Karon v. Eisen

PAGE, J.

The complaint in this action alleges, so far as material to this appeal, that Eisen and Einhorn made their promissory note payable to the plaintiffs for the sum of $803.25; that thereafter, and before delivery thereof to the plaintiffs, and in order to lend credit to said note, and to induce the plaintiffs to accept the same, for a valuable consideration, the firm of B. Wiesenfeld & Co., composed of the defendant Benjamin Wiesenfeld, Samuel Wiesenfeld, and Max Spalter, duly indorsed said note, and the same was, with the indorsement thereon, duly delivered to the plaintiffs, for value received, and the plaintiffs thereby became the lawful owners and holders thereof, for value, and in due course. Due presentation, demand at maturity, nonpayment, and notice thereof were also duly alleged. Benjamin Wiesenfeld and Max Spalter answered.
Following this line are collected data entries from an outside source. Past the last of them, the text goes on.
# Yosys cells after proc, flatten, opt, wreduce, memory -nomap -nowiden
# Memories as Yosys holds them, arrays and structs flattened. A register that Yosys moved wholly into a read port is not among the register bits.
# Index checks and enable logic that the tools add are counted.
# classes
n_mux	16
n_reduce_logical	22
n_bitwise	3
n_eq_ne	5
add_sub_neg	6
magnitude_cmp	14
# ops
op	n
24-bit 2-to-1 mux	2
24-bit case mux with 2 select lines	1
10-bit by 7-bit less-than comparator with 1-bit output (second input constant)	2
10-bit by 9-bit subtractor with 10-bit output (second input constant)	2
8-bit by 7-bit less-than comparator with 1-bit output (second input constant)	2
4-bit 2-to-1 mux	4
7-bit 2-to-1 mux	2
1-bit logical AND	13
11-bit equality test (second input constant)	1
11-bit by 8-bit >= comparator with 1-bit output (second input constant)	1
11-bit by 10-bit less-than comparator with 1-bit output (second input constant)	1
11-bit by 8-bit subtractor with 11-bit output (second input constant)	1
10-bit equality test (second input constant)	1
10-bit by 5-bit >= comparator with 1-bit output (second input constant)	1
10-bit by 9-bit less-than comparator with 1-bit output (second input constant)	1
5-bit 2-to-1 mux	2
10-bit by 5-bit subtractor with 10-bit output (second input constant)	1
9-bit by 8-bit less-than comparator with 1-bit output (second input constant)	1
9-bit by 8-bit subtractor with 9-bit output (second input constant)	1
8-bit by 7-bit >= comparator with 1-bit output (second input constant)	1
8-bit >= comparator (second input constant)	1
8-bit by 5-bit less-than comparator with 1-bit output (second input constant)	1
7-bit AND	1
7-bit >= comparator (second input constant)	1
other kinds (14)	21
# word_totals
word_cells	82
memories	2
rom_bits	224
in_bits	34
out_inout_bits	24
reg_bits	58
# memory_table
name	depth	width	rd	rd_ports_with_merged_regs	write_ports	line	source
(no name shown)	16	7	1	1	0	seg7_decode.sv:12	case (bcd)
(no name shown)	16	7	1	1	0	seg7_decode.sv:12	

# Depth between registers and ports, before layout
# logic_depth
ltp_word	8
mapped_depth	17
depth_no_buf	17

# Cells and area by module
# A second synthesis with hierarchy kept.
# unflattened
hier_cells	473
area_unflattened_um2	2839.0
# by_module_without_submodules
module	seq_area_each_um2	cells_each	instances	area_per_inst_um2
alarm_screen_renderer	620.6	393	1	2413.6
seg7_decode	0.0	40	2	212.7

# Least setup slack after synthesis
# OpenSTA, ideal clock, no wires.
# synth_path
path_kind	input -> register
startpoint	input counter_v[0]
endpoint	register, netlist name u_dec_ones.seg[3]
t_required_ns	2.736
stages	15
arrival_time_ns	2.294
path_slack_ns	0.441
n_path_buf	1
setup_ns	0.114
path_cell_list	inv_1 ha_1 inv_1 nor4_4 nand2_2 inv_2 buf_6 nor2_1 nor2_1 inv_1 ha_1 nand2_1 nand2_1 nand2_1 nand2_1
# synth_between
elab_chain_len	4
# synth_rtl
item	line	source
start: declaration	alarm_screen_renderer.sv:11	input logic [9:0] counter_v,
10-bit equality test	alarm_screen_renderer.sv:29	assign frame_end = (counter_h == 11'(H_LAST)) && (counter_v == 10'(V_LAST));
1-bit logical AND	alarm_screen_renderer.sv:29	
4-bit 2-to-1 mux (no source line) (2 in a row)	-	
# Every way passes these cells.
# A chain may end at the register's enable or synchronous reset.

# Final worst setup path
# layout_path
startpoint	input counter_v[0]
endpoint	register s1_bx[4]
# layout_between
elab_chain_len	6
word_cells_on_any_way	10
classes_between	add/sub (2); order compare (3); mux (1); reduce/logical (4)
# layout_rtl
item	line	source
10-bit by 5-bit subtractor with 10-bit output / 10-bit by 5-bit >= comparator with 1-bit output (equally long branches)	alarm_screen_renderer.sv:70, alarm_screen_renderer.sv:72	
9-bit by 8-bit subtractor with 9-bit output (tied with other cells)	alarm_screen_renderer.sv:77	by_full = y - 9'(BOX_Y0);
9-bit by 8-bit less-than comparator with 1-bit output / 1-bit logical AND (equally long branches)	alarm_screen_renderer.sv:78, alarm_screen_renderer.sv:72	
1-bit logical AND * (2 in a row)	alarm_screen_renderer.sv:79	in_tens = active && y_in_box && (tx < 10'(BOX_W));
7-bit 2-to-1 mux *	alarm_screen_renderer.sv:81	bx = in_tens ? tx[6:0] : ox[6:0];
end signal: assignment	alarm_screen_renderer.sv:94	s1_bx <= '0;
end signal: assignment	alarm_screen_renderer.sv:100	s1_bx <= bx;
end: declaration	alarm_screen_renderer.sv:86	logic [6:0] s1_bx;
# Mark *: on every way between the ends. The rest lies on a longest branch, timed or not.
$ cat config.mk
export PLATFORM = sky130hd
export DESIGN_NAME = exp_reg_bank_flat
export DESIGN_NICKNAME = d
export VERILOG_FILES = /design/src/rtl/exp_reg_bank_pkg.sv /design/src/rtl/exp_reg_bank_if.sv /design/src/rtl/exp_reg_read_port.sv /design/src/rtl/exp_reg_bank.sv /design/src/flat_wrapper.sv
export SDC_FILE = /design/constraint.sdc
export NUM_CORES = 1
export LEC_CHECK = 0
export BUFFER_PORTS_ARGS = -buffer_cell sky130_fd_sc_hd__buf_2
export CORE_ASPECT_RATIO = 1.4
export CORE_MARGIN = 2
export CORE_UTILIZATION = 30
export DETAILED_ROUTE_END_ITERATION = 10
export GPL_TIMING_DRIVEN = 0
export PLACE_DENSITY = 0.5
export SETUP_SLACK_MARGIN = 0.4
export SLEW_MARGIN = 5
export SYNTH_ARGS = -nofsm -noshare
export SYNTH_HDL_FRONTEND = slang
export SYNTH_SLANG_ARGS = --single-unit
$ cat constraint.sdc
create_clock -name clk_in -period 2.4 [get_ports clk_in]
set_input_delay 0 -clock clk_in [delete_from_list [all_inputs] [get_ports clk_in]]
set_output_delay 0 -clock clk_in [all_outputs]
set_load 0.05 [all_outputs]
--- src/rtl/uart_tx_pkg.sv ---
// UART TX shared definitions: frame sequencer states
// and TX output mux select codes.
package uart_tx_pkg;

  typedef enum logic [2:0] {
    ST_IDLE   = 3'd0,
    ST_START  = 3'd1,
    ST_DATA   = 3'd2,
    ST_PARITY = 3'd3,
    ST_STOP   = 3'd4
  } tx_state_e;

  localparam logic [1:0] MUX_SEL_START = 2'b00;
  localparam logic [1:0] MUX_SEL_STOP  = 2'b01;
  localparam logic [1:0] MUX_SEL_DATA  = 2'b10;
  localparam logic [1:0] MUX_SEL_PAR   = 2'b11;

  // TX mux select driven while in a given state
  function automatic logic [1:0] sel_for(
    input tx_state_e s
  );
    logic [1:0] sel;
    sel = MUX_SEL_STOP;
    case (s)
      ST_START:  sel = MUX_SEL_START;
      ST_DATA:   sel = MUX_SEL_DATA;
      ST_PARITY: sel = MUX_SEL_PAR;
      default:   sel = MUX_SEL_STOP;
    endcase
    return sel;
  endfunction

endpackage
Samuel Wiesenfeld did not answer. Thereupon a judgment for the full amount demanded in the complaint was entered against him. Motion was made to vacate the judgment, and was denied.
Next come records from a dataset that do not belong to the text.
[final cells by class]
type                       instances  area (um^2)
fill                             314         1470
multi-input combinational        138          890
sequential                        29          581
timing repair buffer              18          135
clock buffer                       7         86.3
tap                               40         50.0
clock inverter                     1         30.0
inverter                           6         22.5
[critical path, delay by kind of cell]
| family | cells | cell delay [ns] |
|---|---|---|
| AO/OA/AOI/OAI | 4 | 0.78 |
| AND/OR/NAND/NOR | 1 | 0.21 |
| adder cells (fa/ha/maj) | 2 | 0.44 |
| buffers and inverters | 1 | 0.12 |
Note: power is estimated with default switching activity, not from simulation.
**config.mk**
```make
export PLATFORM = sky130hd
export DESIGN_NAME = lc3_fetch_sequencer
export DESIGN_NICKNAME = d
export VERILOG_FILES = /design/src/rtl/lc3_fetch_sequencer.sv
export SDC_FILE = /design/constraint.sdc
export NUM_CORES = 1
export LEC_CHECK = 0
export BUFFER_PORTS_ARGS = -buffer_cell sky130_fd_sc_hd__buf_2
export CORE_AREA = 4 4 41 43
export CTS_CLUSTER_DIAMETER = 30
export DETAILED_ROUTE_END_ITERATION = 12
export DIE_AREA = 0 0 45 47
export PLACE_DENSITY = 0.59
export SLEW_MARGIN = 20
export SYNTH_ARGS = -nofsm -noshare
export SYNTH_HDL_FRONTEND = slang
export SYNTH_SLANG_ARGS = --single-unit
```
**constraint.sdc**
```tcl
create_clock -name CLK -period 2.6 [get_ports CLK]
set_input_delay 0.26 -clock CLK [delete_from_list [all_inputs] [get_ports CLK]]
set_output_delay 0.26 -clock CLK [all_outputs]
set_load 0.01 [all_outputs]
```
**src/rtl/lc3_fetch_sequencer.sv**
```systemverilog
// ============================================================================
//  Module      : lc3_fetch_sequencer
//  Description : LC-3 fetch control FSM: WAIT -> LOAD -> ISSUE -> EXEC, parks on HALT.
//                Optional perf counters enabled by defining LC3_FETCH_PERF_EN.
//  Revision    : 1.0 - initial release
// ============================================================================
`default_nettype none
`timescale 1ns/1ps

module lc3_fetch_sequencer #(
    parameter int         IMEM_LATENCY = 1,
    parameter logic [7:0] HALT_VECTOR  = 8'h25
) (
    input  logic        CLK,
    input  logic        RESET,
    input  logic [15:0] IR,
    input  logic        EX_DONE,
    input  logic        BR_TAKEN,
    input  logic        STALL,
    output logic        PC_LE,
    output logic        IR_LE,
    output logic        PC_CONTROL,
    output logic        IR_VALID,
    output logic        HALTED
`ifdef LC3_FETCH_PERF_EN
    ,
    output logic [15:0] RETIRED_CNT,
    output logic [15:0] REDIRECT_CNT,
    output logic [15:0] STALL_CNT
`endif
);

    localparam logic [2:0] S_WAIT  = 3'd0;
    localparam logic [2:0] S_LOAD  = 3'd1;
    localparam logic [2:0] S_ISSUE = 3'd2;
    localparam logic [2:0] S_EXEC  = 3'd3;
    localparam logic [2:0] S_HALT  = 3'd4;

    localparam logic [1:0] c_LAT_LAST = 2'(IMEM_LATENCY - 1);

    logic [2:0] r_state;
    logic [2:0] w_state_nxt;
    logic [1:0] r_lat_cnt;
    logic [1:0] w_lat_nxt;
    logic       w_is_halt;
    logic       w_unused_ir;

    assign w_is_halt   = (IR[15:12] == 4'hF) && (IR[7:0] == HALT_VECTOR);
    assign w_unused_ir = ^IR[11:8];

    always_ff @(posedge CLK) begin
        if (RESET) begin
            r_state   <= S_WAIT;
            r_lat_cnt <= 2'd0;
        end else begin
            r_state   <= w_state_nxt;
            r_lat_cnt <= w_lat_nxt;
        end
    end

    always_comb begin
        w_state_nxt = r_state;
        w_lat_nxt   = 2'd0;
        case (r_state)
            S_WAIT: begin
                w_lat_nxt = r_lat_cnt;
                if (!STALL) begin
                    if (r_lat_cnt == c_LAT_LAST) begin
                        w_state_nxt = S_LOAD;
                        w_lat_nxt   = 2'd0;
                    end else begin
                        w_lat_nxt = r_lat_cnt + 2'd1;
                    end
                end
            end
            S_LOAD:  w_state_nxt = S_ISSUE;
            S_ISSUE: w_state_nxt = w_is_halt ? S_HALT : S_EXEC;
            S_EXEC:  if (EX_DONE) w_state_nxt = S_WAIT;
            S_HALT:  w_state_nxt = S_HALT;
            default: w_state_nxt = S_WAIT;
        endcase
    end

    // Strobes are gated by RESET so an aborted cycle never loads PC or IR.
    always_comb begin
        PC_LE      = 1'b0;
        IR_LE      = 1'b0;
        PC_CONTROL = 1'b0;
        IR_VALID   = 1'b0;
        HALTED     = 1'b0;
        case (r_state)
            S_LOAD: IR_LE = !RESET;
            S_EXEC: begin
                IR_VALID   = 1'b1;
                PC_LE      = EX_DONE && !RESET;
                PC_CONTROL = EX_DONE && BR_TAKEN && !RESET;
            end
            S_HALT:  HALTED = 1'b1;
            default: ;
        endcase
    end

`ifdef LC3_FETCH_PERF_EN
    logic [15:0] r_retired_cnt;
    logic [15:0] r_redirect_cnt;
    logic [15:0] r_stall_cnt;

    always_ff @(posedge CLK) begin
        if (RESET) begin
            r_retired_cnt  <= 16'd0;
            r_redirect_cnt <= 16'd0;
            r_stall_cnt    <= 16'd0;
        end else begin
            if (r_state == S_EXEC && EX_DONE)
                r_retired_cnt <= r_retired_cnt + 16'd1;
            if (r_state == S_EXEC && EX_DONE && BR_TAKEN)
                r_redirect_cnt <= r_redirect_cnt + 16'd1;
            if (r_state == S_WAIT && STALL)
                r_stall_cnt <= r_stall_cnt + 16'd1;
        end
    end

    assign RETIRED_CNT  = r_retired_cnt;
    assign REDIRECT_CNT = r_redirect_cnt;
    assign STALL_CNT    = r_stall_cnt;
`endif

endmodule

`default_nettype wire
```
==> config.mk <==
export PLATFORM = sky130hd
export DESIGN_NAME = clkdiv_prog
export DESIGN_NICKNAME = d
export VERILOG_FILES = /design/src/rtl/clkdiv_prog.sv
export SDC_FILE = /design/constraint.sdc
export NUM_CORES = 1
export LEC_CHECK = 0
export ABC_CLOCK_PERIOD_IN_PS = 12390
export CORE_MARGIN = 1.5
export CORE_UTILIZATION = 50
export DETAILED_ROUTE_END_ITERATION = 6
export GPL_ROUTABILITY_DRIVEN = 1
export PLACE_DENSITY = 0.78
export SLEW_MARGIN = 5
export SYNTH_ARGS = -nofsm -noshare
export SYNTH_HDL_FRONTEND = slang
export SYNTH_SLANG_ARGS = --single-unit
export TNS_END_PERCENT = 30
==> constraint.sdc <==
create_clock -name clk -period 12.39 [get_ports clk]
set_input_delay 2.478 -clock clk [delete_from_list [all_inputs] [get_ports clk]]
set_output_delay 2.478 -clock clk [all_outputs]
set_load 0.02 [all_outputs]
==> src/rtl/clkdiv_prog.sv <==
`default_nettype none
// ============================================================================
// Module      : clkdiv_prog
// Description : Runtime-programmable multi-channel clock divider. Each channel
//               produces a one-cycle tick enable and a near-50% square wave
//               from the system clock. The divisor of each channel is loaded
//               through a valid/ready config port. A new divisor is held in a
//               shadow register and takes effect only when the channel wraps,
//               so no period is ever cut short. sync_i restarts every channel
//               in phase and applies any pending divisor at once.
//
// Ports       : clk        - system clock, rising edge
//               rst        - asynchronous active-high reset
//               sync_i     - one-cycle pulse, restarts all counters in phase
//               cfg_valid  - config request
//               cfg_ready  - config accepted when cfg_valid && cfg_ready
//               cfg_ch     - target channel index
//               cfg_div    - new divisor for the target channel
//               tick_o     - per-channel one-cycle enable, high on wrap
//               sq_o       - per-channel square wave
//               busy_o     - per-channel pending-update flag
//               tickcnt_o  - per-channel 16-bit tick count (optional)
//
// Options     : define CLKDIV_TICKCNT_EN to add tickcnt_o
//
// Revision    : 1.0 - initial release
// ============================================================================
module clkdiv_prog #(
    parameter int                NCH         = 3,
    parameter int                CW          = 26,
    parameter logic [NCH*CW-1:0] DIV_RST_VEC = {26'd65536, 26'd2048, 26'd4}
) (
    input  logic              clk,
    input  logic              rst,
    input  logic              sync_i,
    input  logic              cfg_valid,
    output logic              cfg_ready,
    input  logic [2:0]        cfg_ch,
    input  logic [CW-1:0]     cfg_div,
    output logic [NCH-1:0]    tick_o,
    output logic [NCH-1:0]    sq_o,
    output logic [NCH-1:0]    busy_o
`ifdef CLKDIV_TICKCNT_EN
    ,
    output logic [NCH*16-1:0] tickcnt_o
`endif
);

    localparam logic [CW-1:0] c_one = {{(CW-1){1'b0}}, 1'b1};

    logic           r_rdy_en;
    logic [NCH-1:0] w_pend;
    logic           w_sel_pend;
    logic           w_accept;

    // Holds cfg_ready low while reset is asserted and releases it on the
    // first clock edge afterwards.
    always_ff @(posedge clk or posedge rst) begin
        if (rst) begin
            r_rdy_en <= 1'b0;
        end else begin
            r_rdy_en <= 1'b1;
        end
    end

    // Pending flag of the addressed channel. An index outside the channel
    // range reads as "pending" so such a request is never accepted.
    always_comb begin
        w_sel_pend = 1'b1;
        for (int k = 0; k < NCH; k++) begin
            if (cfg_ch == 3'(k)) begin
                w_sel_pend = w_pend[k];
            end
        end
    end

    assign cfg_ready = r_rdy_en & ~w_sel_pend;
    assign w_accept  = cfg_valid & cfg_ready;
    assign busy_o    = w_pend;

    generate
        for (genvar gi = 0; gi < NCH; gi++) begin : g_ch
            localparam logic [2:0]    c_idx     = 3'(gi);
            localparam logic [CW-1:0] c_div_rst = DIV_RST_VEC[gi*CW +: CW];

            logic [CW-1:0] r_cnt;
            logic [CW-1:0] r_div;
            logic [CW-1:0] r_shadow;
            logic          r_pend;
            logic          r_tick;
            logic          r_sq;
            logic          w_halt;
            logic          w_wrap;
            logic          w_acc;

            // div==0 is tested first, so div-1 never underflows in use.
            assign w_halt = (r_div == '0);
            assign w_wrap = !w_halt && (r_cnt == (r_div - c_one));
            assign w_acc  = w_accept && (cfg_ch == c_idx);

            always_ff @(posedge clk or posedge rst) begin
                if (rst) begin
                    r_cnt    <= '0;
                    r_div    <= c_div_rst;
                    r_shadow <= '0;
                    r_pend   <= 1'b0;
                    r_tick   <= 1'b0;
                    r_sq     <= 1'b0;
                end else begin
                    if (sync_i) begin
                        // Phase restart: no tick this cycle; the square wave
                        // restarts at count 0, which is high only for div==1.
                        r_cnt  <= '0;
                        r_tick <= 1'b0;
                        if (r_pend) begin
                            r_div  <= r_shadow;
                            r_pend <= 1'b0;
                            r_sq   <= (r_shadow == c_one);
                        end else begin
                            r_sq   <= (r_div == c_one);
                        end
                    end else if (w_halt) begin
                        // A halted channel has no wrap to wait for.
                        r_cnt  <= '0;
                        r_tick <= 1'b0;
                        r_sq   <= 1'b0;
                        if (r_pend) begin
                            r_div  <= r_shadow;
                            r_pend <= 1'b0;
                        end
                    end else begin
                        r_tick <= w_wrap;
                        r_sq   <= (r_cnt >= (r_div >> 1));
                        if (w_wrap) begin
                            // Old period is complete; switch divisor here.
                            r_cnt <= '0;
                            if (r_pend) begin
                                r_div  <= r_shadow;
                                r_pend <= 1'b0;
                            end
                        end else begin
                            r_cnt <= r_cnt + c_one;
                        end
                    end

                    // Accept only happens with r_pend low, so it never
                    // collides with an apply on the same channel.
                    if (w_acc) begin
                        r_shadow <= cfg_div;
                        r_pend   <= 1'b1;
                    end
                end
            end

            assign tick_o[gi] = r_tick;
            assign sq_o[gi]   = r_sq;
            assign w_pend[gi] = r_pend;

`ifdef CLKDIV_TICKCNT_EN
            logic [15:0] r_tickcnt;

            always_ff @(posedge clk or posedge rst) begin
                if (rst) begin
                    r_tickcnt <= 16'd0;
                end else if (sync_i) begin
                    r_tickcnt <= 16'd0;
                end else if (r_tick) begin
                    r_tickcnt <= r_tickcnt + 16'd1;
                end
            end

            assign tickcnt_o[gi*16 +: 16] = r_tickcnt;
`endif
        end
    endgenerate

endmodule
`default_nettype wire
The liability of the members of the firm of B. Wiesenfeld & Co. was a joint liability, and the plaintiffs could not take judgment against one joint defendant until the issues raised by the other joint defendants had been disposed of. Smith v. Weston, 81 Hun, 87, 89, 30 N. Y. Supp. 649. It is only where the liability is several that judgment can be taken against a defendánt upon his default, in a case where some of the defendants have answered, and then the action must be severed. Code Civ. Proc. §§ 456, 1205. In this case the action has not been and could not be severed. Therefore, if plaintiff *138was successful on the trial of the issues raised, a judgment would be entered against all of the defendants named, who are jointly indebted, and the appellant would have two judgments against him on the same cause of action, and in the same action. The clerk had no power or authority to enter the judgment. Therefore it should have been vacated.
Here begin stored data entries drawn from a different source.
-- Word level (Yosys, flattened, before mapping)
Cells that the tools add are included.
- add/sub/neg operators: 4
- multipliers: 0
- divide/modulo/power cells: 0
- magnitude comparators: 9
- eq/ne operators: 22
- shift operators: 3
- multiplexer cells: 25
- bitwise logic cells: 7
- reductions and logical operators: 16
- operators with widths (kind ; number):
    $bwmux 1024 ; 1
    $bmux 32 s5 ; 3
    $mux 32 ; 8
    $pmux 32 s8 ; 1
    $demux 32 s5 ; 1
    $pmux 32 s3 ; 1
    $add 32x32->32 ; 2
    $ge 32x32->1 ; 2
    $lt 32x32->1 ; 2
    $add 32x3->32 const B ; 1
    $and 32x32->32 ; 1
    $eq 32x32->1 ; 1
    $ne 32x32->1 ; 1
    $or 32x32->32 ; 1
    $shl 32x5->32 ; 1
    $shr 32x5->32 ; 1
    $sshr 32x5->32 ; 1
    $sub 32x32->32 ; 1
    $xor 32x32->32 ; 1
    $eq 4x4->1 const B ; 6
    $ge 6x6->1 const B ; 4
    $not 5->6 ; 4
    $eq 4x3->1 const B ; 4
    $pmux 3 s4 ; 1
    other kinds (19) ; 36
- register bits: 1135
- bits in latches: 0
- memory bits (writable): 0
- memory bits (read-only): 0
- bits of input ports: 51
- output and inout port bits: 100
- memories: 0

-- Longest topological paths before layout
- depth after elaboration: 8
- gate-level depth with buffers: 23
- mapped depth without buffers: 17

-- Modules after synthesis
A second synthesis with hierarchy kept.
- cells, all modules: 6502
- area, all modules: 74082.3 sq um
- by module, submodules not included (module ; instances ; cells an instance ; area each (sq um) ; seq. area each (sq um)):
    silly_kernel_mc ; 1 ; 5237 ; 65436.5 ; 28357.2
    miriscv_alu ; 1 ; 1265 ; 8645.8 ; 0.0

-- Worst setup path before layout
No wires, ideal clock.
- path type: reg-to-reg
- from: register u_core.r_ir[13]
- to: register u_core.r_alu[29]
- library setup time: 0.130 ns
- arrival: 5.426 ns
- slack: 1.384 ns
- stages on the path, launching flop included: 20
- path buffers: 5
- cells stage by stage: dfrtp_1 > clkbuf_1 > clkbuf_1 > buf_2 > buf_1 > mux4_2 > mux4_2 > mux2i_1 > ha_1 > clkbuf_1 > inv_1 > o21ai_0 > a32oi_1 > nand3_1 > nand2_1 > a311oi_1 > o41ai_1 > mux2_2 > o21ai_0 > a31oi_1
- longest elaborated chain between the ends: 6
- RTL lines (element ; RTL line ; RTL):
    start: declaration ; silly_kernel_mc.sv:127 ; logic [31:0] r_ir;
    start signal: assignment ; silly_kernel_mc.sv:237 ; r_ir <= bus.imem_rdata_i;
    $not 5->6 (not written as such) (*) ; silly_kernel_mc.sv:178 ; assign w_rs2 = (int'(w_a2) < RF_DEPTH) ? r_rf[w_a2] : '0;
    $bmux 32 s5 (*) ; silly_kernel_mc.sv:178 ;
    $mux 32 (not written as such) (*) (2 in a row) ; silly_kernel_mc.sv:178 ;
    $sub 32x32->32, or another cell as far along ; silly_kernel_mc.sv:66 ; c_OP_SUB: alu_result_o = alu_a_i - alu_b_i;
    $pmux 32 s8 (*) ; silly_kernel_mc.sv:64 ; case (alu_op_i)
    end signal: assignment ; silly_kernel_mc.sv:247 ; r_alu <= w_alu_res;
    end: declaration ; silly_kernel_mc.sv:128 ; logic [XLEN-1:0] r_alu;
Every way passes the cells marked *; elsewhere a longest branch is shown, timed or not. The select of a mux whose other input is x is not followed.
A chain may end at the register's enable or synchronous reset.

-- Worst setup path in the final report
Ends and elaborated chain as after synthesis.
The learned justice below held that the defendant’s remedy was to move to open the default; but that presupposes that the judgment was regularly entered, and that the defendant was moving to be relieved from his mistake, inadvertence, or excusable neglect. Where a judgment is entered that is not authorized by law, the party affected may move to vacate it.

The defendant Samuel Wiesenfeld claims that he was not served with a summons in the action. We have not considered this contention, but have treated the matter as it appears upon the face of the papers. A motion for the appropriate relief can be made by the defendant, and he should not be further embarrassed by an unauthorized judgment against him.

The order should therefore be reversed, with $10 costs and disbursements of the appeal, and the motion granted, with $10 costs. All concur.